Below are records. Find each line in them that holds the word "ReqReady" and copy it.

[Excerpts from a dataset]

- Opening Delimiter -

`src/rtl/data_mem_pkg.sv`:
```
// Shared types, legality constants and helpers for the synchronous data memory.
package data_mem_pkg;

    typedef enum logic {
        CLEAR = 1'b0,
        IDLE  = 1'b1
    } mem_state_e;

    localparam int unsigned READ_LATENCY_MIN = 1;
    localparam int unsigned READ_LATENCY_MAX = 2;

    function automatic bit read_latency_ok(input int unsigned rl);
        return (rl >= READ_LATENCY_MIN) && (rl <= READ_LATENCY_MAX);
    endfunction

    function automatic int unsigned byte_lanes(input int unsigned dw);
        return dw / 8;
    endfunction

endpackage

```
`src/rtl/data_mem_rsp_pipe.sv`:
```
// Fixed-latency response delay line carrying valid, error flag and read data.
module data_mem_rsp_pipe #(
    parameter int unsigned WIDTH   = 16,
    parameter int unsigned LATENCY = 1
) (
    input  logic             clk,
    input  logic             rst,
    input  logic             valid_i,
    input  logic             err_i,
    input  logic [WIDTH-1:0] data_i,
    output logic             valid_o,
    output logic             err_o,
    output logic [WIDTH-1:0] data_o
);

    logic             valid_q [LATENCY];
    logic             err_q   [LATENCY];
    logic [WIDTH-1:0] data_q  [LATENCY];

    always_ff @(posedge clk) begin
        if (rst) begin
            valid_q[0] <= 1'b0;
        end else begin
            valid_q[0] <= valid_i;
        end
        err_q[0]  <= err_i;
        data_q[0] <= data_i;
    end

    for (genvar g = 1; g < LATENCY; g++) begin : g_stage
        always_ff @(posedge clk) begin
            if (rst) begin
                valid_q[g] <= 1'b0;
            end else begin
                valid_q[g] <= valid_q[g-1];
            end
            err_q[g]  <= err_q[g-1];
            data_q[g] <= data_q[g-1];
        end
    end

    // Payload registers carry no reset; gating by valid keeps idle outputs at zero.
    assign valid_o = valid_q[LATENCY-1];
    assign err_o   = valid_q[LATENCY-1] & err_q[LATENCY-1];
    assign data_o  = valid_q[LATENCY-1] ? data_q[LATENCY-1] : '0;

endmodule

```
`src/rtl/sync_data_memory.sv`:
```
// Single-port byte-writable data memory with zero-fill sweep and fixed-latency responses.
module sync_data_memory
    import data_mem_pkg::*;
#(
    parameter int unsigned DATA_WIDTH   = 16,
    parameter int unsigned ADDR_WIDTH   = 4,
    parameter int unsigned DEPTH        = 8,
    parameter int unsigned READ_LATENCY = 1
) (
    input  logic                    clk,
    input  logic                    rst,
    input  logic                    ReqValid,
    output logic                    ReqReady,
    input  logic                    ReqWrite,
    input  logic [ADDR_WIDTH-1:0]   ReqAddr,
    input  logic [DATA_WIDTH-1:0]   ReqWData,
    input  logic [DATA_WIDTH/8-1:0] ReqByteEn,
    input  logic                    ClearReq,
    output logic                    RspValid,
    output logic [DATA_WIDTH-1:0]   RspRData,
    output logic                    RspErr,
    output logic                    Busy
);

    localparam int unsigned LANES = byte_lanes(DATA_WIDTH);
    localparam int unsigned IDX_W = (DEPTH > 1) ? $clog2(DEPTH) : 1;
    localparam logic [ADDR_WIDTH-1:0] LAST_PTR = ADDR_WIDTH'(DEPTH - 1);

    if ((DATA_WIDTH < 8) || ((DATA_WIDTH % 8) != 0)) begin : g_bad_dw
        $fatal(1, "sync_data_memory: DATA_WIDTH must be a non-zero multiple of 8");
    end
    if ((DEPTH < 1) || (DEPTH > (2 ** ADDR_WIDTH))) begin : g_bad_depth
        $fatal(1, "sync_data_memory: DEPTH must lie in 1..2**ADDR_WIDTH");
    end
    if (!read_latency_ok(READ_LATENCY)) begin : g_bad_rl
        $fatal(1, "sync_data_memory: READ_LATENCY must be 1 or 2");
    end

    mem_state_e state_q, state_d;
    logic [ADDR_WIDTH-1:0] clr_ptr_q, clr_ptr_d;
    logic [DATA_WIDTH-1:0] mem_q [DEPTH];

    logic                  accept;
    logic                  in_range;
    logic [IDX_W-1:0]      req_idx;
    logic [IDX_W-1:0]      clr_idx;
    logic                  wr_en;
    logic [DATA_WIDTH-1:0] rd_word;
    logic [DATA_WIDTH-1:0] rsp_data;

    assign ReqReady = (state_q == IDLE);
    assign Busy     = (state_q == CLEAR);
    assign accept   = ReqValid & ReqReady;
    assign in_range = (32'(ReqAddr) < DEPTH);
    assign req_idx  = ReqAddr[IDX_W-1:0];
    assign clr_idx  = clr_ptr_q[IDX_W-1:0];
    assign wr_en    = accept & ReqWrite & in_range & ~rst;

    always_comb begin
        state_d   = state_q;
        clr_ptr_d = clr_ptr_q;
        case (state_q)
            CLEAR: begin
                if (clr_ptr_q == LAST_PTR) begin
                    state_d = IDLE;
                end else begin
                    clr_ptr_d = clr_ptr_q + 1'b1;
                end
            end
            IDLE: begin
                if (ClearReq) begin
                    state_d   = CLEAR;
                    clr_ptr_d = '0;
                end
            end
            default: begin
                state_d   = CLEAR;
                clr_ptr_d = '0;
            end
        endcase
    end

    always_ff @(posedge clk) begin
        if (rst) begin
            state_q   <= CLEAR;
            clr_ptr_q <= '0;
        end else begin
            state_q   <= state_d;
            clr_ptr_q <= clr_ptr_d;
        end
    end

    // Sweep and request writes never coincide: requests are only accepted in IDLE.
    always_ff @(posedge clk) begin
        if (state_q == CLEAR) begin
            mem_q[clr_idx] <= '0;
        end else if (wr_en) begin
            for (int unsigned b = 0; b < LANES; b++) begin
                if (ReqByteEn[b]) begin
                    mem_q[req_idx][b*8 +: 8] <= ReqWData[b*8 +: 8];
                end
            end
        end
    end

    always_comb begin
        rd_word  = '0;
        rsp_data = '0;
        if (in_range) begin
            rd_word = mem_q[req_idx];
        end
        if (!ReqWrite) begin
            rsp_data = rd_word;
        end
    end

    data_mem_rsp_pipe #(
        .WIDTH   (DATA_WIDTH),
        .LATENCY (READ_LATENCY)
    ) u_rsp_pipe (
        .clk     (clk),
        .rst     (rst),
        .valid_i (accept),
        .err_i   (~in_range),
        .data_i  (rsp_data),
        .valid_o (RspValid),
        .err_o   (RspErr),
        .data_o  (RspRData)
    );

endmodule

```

- Closing Delimiter -

▶ EXERCISE SOLUTION
    output logic                    ReqReady,
    assign ReqReady = (state_q == IDLE);
    assign accept   = ReqValid & ReqReady;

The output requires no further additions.